Umbel family (Apiaceae)

Useful information about the plant

The biennial caraway is scattered in the wild all over Europe and Asia, it is cultivated for its use as a spice in Holland, East Germany, Poland and Egypt. The genus name comes from the Greek "karon" (= seed), derived from Greek "kara" (= head, umbel) or from the Greek "kar" (= louse), because of the lice-like appearance. In the first year, from seed, it only grows one rosette, in the second years the 2 to 3 fold pinnate leaves with narrow leaflets grow out of an up to 1m tall, branched stem. It blossoms from May to July with numerous small white to pink coloured flowers arranged in the 8 to 16 rayed umbels. The fruits are brown when ripe, 3-6mm long with 5 bright, angular protruding ribs. It is like all Umbelliferae with "double achenes" which easily fall open even before autumn into the two fruits (achenes).

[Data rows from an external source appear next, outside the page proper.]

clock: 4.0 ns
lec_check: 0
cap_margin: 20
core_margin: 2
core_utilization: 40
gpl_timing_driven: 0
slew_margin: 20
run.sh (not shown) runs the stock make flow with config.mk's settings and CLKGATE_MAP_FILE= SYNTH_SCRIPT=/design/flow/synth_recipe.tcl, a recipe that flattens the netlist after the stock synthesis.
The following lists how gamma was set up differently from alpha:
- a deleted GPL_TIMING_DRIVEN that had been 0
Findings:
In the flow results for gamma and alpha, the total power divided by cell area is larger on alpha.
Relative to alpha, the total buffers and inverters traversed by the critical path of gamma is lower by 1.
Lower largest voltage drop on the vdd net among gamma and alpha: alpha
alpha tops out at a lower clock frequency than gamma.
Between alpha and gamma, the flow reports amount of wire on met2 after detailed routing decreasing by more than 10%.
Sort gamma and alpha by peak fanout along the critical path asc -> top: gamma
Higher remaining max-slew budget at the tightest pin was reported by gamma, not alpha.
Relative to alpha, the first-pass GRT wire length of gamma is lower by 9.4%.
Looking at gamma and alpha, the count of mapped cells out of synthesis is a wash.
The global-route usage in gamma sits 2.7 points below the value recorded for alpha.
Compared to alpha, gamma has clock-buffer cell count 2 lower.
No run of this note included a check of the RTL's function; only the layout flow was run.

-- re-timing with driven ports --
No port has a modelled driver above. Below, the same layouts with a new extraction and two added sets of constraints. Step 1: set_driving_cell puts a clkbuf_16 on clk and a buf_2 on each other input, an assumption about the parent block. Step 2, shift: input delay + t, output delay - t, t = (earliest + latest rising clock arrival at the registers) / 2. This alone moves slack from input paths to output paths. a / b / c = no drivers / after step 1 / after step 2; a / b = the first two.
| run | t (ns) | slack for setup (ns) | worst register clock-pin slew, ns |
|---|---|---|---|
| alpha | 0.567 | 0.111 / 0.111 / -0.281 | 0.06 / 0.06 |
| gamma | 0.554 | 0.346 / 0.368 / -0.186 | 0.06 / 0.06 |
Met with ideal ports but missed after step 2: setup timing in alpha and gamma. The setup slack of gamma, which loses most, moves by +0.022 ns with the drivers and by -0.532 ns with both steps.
This is an optimization exercise on Yosys and OpenROAD, whose aim is small area, not a production implementation.
RTL that was checked went through simulation tests only; none was proved equivalent to the original.
Only the layout flow was run in run 3; the RTL was not checked for function there.
Power figures rest on the tool's default switching activity, not on a simulated workload.

<file path="flow/run.sh">
#!/bin/bash
set -euo pipefail
bash standard.sh \
  "BUFFER_PORTS_ARGS=-buffer_cell sky130_fd_sc_hd__buf_1" \
  "CTS_ARGS=-sink_clustering_enable -repair_clock_nets -buf_list sky130_fd_sc_hd__clkbuf_4 -dont_use_dummy_load" \
  finish > standard.log 2>&1
</file>
<file path="standard.sh">
#!/bin/bash
# synth_recipe.tcl (not shown) runs the flow's synth.tcl, then flattens the netlist and writes it again
# the make line also repeats each setting of config.mk as NAME=value (left out here)
make -C /OpenROAD-flow-scripts/flow DESIGN_CONFIG=/design/flow/config.mk WORK_HOME=/design/flow/orfs CLKGATE_MAP_FILE= SYNTH_SCRIPT=/design/flow/synth_recipe.tcl "${@:-finish}"
</file>
<file path="config.mk">
export PLATFORM = sky130hd
export DESIGN_NAME = top_led_controller
export DESIGN_NICKNAME = top_led_controller
export VERILOG_FILES = /design/flow/design.v
export SDC_FILE = /design/flow/constraint.sdc
export NUM_CORES = 4
export LEC_CHECK = 0
export CAP_MARGIN = 20
export CORE_MARGIN = 2
export CORE_UTILIZATION = 75
export PLACE_DENSITY = 0.85
export SLEW_MARGIN = 20
</file>
<file path="constraint.sdc">
create_clock -name core_clock -period 10.0 [get_ports {clk}]
set_input_delay 2.0000 -clock core_clock [delete_from_list [all_inputs] [get_ports {clk}]]
set_output_delay 2.0000 -clock core_clock [all_outputs]
set_load 0.01 [all_outputs]
</file>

Medicinally used plant parts (drug)

The ripe fruits with their typical caraway scent are used, the aroma is clearly perceived when rubbed and is created by the essential oil contained in the fruit. The commercially available drug comes from farms in the Netherlands, Poland and Egypt.

Ingredients of the drug

Caraway fruits contain an essential oil ("caraway seed oil") with mainly D-carvone and limonene. D-carvone is responsible for the characteristic aroma.

Descriptions of the quality

The quality of the following drugs or drug preparations is specified in the European Pharmacopoeia (Ph. Eur.):

  • Caraway (Carvi fructus)
  • Caraway oil (Carvi aetheroleum)

Medical Application

Recognised medical use

Internally for dyspeptic complaints such as mild, spasmodic gastric-intestinal complaints, bloating and flatulence (Commission E). The ESCOP extends the area of use of caraway to the treatment of flatulent colic in children and Roemheld syndrome.

Traditional use

Caraway alone or in combination to support digestive function (traditional use acc. to § 109a).

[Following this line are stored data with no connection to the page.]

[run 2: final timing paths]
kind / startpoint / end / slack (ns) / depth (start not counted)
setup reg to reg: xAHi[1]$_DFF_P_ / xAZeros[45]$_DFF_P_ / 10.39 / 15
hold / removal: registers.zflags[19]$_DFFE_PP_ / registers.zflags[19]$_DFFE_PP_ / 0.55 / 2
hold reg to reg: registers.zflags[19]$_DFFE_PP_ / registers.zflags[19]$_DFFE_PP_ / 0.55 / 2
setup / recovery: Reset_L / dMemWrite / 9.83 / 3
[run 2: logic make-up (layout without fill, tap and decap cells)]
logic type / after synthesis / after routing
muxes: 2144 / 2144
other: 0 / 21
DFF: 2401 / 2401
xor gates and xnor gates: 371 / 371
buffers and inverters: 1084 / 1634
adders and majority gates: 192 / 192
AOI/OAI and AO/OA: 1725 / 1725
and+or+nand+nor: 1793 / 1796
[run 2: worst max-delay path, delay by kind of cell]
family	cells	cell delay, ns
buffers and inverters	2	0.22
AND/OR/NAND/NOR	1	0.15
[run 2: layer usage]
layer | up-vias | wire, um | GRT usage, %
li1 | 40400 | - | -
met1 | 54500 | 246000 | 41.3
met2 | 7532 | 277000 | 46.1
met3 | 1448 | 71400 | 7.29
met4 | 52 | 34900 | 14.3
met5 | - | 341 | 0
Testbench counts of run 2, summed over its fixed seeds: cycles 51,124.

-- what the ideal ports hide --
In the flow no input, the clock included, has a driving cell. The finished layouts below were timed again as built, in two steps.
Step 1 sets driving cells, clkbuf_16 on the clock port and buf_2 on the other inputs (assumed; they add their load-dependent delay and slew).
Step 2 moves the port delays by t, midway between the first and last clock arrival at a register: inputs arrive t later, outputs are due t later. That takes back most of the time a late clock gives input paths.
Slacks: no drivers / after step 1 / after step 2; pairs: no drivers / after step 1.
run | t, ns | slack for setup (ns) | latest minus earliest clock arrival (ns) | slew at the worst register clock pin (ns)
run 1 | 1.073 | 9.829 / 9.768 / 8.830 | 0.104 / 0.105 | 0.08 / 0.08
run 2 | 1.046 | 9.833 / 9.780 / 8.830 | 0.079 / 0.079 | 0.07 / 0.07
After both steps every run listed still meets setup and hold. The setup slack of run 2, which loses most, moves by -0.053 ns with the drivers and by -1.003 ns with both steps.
Source: an optimization exercise on an open RTL-to-GDS flow (aim: small area). Production flows keep margins and buffers that such runs may drop.
Function was checked by simulation only, so behaviour that the tests miss may differ from the original.

==> design.v <==
module shift_reg (
  input        clk, rst_n,
  input  [7:0] pixel_i,
  output [7:0] pixel00, pixel01, pixel02,
  output [7:0] pixel10, pixel11, pixel12,
  output [7:0] pixel20, pixel21, pixel22
);
  reg  [7:0] pixel[0:8];
  genvar j;
  generate for (j = 1; j < 9; j = j + 1) begin : gen_shift
    always @(posedge clk or negedge rst_n) begin
      if (!rst_n)
        pixel[j-1] <= 0;
      else
        pixel[j-1] <= pixel[j];
    end
  end endgenerate
  always @(posedge clk or negedge rst_n) begin
    if (!rst_n)
      pixel[8] <= 0;
    else
      pixel[8] <= pixel_i;
  end
  assign pixel00 = pixel[8];
  assign pixel01 = pixel[7];
  assign pixel02 = pixel[6];
  assign pixel10 = pixel[5];
  assign pixel11 = pixel[4];
  assign pixel12 = pixel[3];
  assign pixel20 = pixel[2];
  assign pixel21 = pixel[1];
  assign pixel22 = pixel[0];
endmodule
module filter_median_3x3 #(
  parameter PixelBit = 8
) (
  input  clk, rst_n,
  input  [PixelBit-1:0] pixel00, pixel01, pixel02,
  input  [PixelBit-1:0] pixel10, pixel11, pixel12,
  input  [PixelBit-1:0] pixel20, pixel21, pixel22,
  output [PixelBit-1:0] median
);
  wire [PixelBit-1:0] max0, max1, max2;
  wire [PixelBit-1:0] med0, med1, med2;
  wire [PixelBit-1:0] min0, min1, min2;
  wire [PixelBit-1:0] min_max, med_med, max_min;
  sort3 #(.Bit(PixelBit))
    u0_sort3 (
      .clk(clk), .rst_n(rst_n),
      .data_x(pixel00), .data_y(pixel01), .data_z(pixel02),
      .max(max0), .med(med0), .min(min0)
    ),
    u1_sort3 (
      .clk(clk), .rst_n(rst_n),
      .data_x(pixel10), .data_y(pixel11), .data_z(pixel12),
      .max(max1), .med(med1), .min(min1)
    ),
    u2_sort3 (
      .clk(clk), .rst_n(rst_n),
      .data_x(pixel20), .data_y(pixel21), .data_z(pixel22),
      .max(max2), .med(med2), .min(min2)
    ),
    u3_min_max (
      .clk(clk), .rst_n(rst_n),
      .data_x(max0), .data_y(max1), .data_z(max2),
      .max(), .med(), .min(min_max)
    ),
    u4_med_med (
      .clk(clk), .rst_n(rst_n),
      .data_x(med0), .data_y(med1), .data_z(med2),
      .max(), .med(med_med), .min()
    ),
    u5_max_min (
      .clk(clk), .rst_n(rst_n),
      .data_x(min0), .data_y(min1), .data_z(min2),
      .max(max_min), .med(), .min()
    ),
    u6_median (
      .clk(clk), .rst_n(rst_n),
      .data_x(min_max), .data_y(med_med), .data_z(max_min),
      .max(), .med(median), .min()
    );
endmodule
module sort3 #(
  parameter Bit = 8
) (
  input  clk, rst_n,
  input  [Bit-1:0] data_x,
  input  [Bit-1:0] data_y,
  input  [Bit-1:0] data_z,
  output reg [Bit-1:0] max,
  output reg [Bit-1:0] med,
  output reg [Bit-1:0] min
);
  wire greater_xy;
  wire greater_yz;
  wire greater_zx;
  assign greater_xy = data_x >= data_y;
  assign greater_yz = data_y >= data_z;
  assign greater_zx = data_z >= data_x;
  always @(posedge clk or negedge rst_n) begin
    if (!rst_n) begin
      max <= 0; med <= 0; min <= 0;
    end else begin
      casez ({greater_xy,greater_yz,greater_zx})
        3'b11?: begin
          max <= data_x; med <= data_y; min <= data_z;
        end
        3'b011: begin
          max <= data_y; med <= data_z; min <= data_x;
        end
        3'b101: begin
          max <= data_z; med <= data_x; min <= data_y;
        end
        3'b001: begin
          max <= data_z; med <= data_y; min <= data_x;
        end
        3'b100: begin
          max <= data_x; med <= data_z; min <= data_y;
        end
        3'b010: begin
          max <= data_y; med <= data_x; min <= data_z;
        end
        default: begin
          max <= data_x; med <= data_y; min <= data_z;
        end
      endcase
    end
  end
endmodule
module filter_median_top (
  input        clk, rst_n,
  input  [7:0] pixel,
  output [7:0] median
);
  wire [7:0] pixel00, pixel01, pixel02;
  wire [7:0] pixel10, pixel11, pixel12;
  wire [7:0] pixel20, pixel21, pixel22;
  shift_reg	u_shift_reg (
    .rst_n ( rst_n ),
    .clk ( clk ),
    .pixel_i ( pixel ),
    .pixel00(pixel00), .pixel01(pixel01), .pixel02(pixel02),
    .pixel10(pixel10), .pixel11(pixel11), .pixel12(pixel12),
    .pixel20(pixel20), .pixel21(pixel21), .pixel22(pixel22)
  );
  filter_median_3x3 #(.PixelBit(8))
    u_filter (.clk(clk), .rst_n(rst_n),
      .pixel00(pixel00), .pixel01(pixel01), .pixel02(pixel02),
      .pixel10(pixel10), .pixel11(pixel11), .pixel12(pixel12),
      .pixel20(pixel20), .pixel21(pixel21), .pixel22(pixel22),
      .median(median)
    );
endmodule
==> run.sh <==
#!/bin/bash
# synth_recipe.tcl (not shown) runs the flow's synth.tcl, then flattens the netlist and writes it again
# the make line also repeats each setting of config.mk as NAME=value (left out here)
make -C /OpenROAD-flow-scripts/flow DESIGN_CONFIG=/design/flow/config.mk WORK_HOME=/design/flow/orfs CLKGATE_MAP_FILE= SYNTH_SCRIPT=/design/flow/synth_recipe.tcl finish
==> config.mk <==
export PLATFORM = sky130hd
export DESIGN_NAME = filter_median_top
export DESIGN_NICKNAME = filter_median_top
export VERILOG_FILES = /design/flow/design.v
export SDC_FILE = /design/flow/constraint.sdc
export NUM_CORES = 4
export LEC_CHECK = 0
export CAP_MARGIN = 20
export CORE_MARGIN = 2
export CORE_UTILIZATION = 40
export SLEW_MARGIN = 20
==> constraint.sdc <==
create_clock -name core_clock -period 6.7 [get_ports {clk}]
set_input_delay 1.3400 -clock core_clock [delete_from_list [all_inputs] [get_ports {clk}]]
set_output_delay 1.3400 -clock core_clock [all_outputs]
set_load 0.01 [all_outputs]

Medicinal herbal preparations in finished drug products

  • Dried extract in tablets
  • Caraway oil in enteric-coated capsules or liquids
Caraway is also often processed combined with other similar-acting drugs or essential oils.

Dosage

Prepared drugs: see package insert;
Tea infusion: drink 1 cup of warm Caraway tea several times a day.
Caraway oil: take 3 - 5 drops on a lump of sugar or water several times daily. To rub on the abdomen 10% solution in olive oil or another oil.

Preparation of a tea infusion

Pour 150ml of hot water over 1 to 5g of fresh crushed caraway (do not boil!), let it stand for 10 to 15 min then strain. To enhance the effectiveness, the caraway should be crushed just before preparing the tea or powdered coarsely so that the essential oil can get into the tea. Prepare the tea for children (4-10 years) with 1 to 4g of the drug and with 1 to 2g for infants (1-4 years).

Advice

Cumin preparations must be avoided with existing allergies to Umbelliferae (Apiaceae). Long-term ingestion of cumin oil may lead to liver and kidney damage.

Side effects

None known

Interactions

None known

References

Drug monographs

Commission E, ESCOP

Further reading

Wichtl: Teedrogen und Phytopharmaka, pg. 81
Schilcher: Leitfaden Phytotherapie, pg. 151
Van Wyk: Handbuch der Arzneipflanzen, pg. 82
Kommentar zum Europäischen Arzneibuch (Caraway, no. 1080; Caraway oil, no 1817)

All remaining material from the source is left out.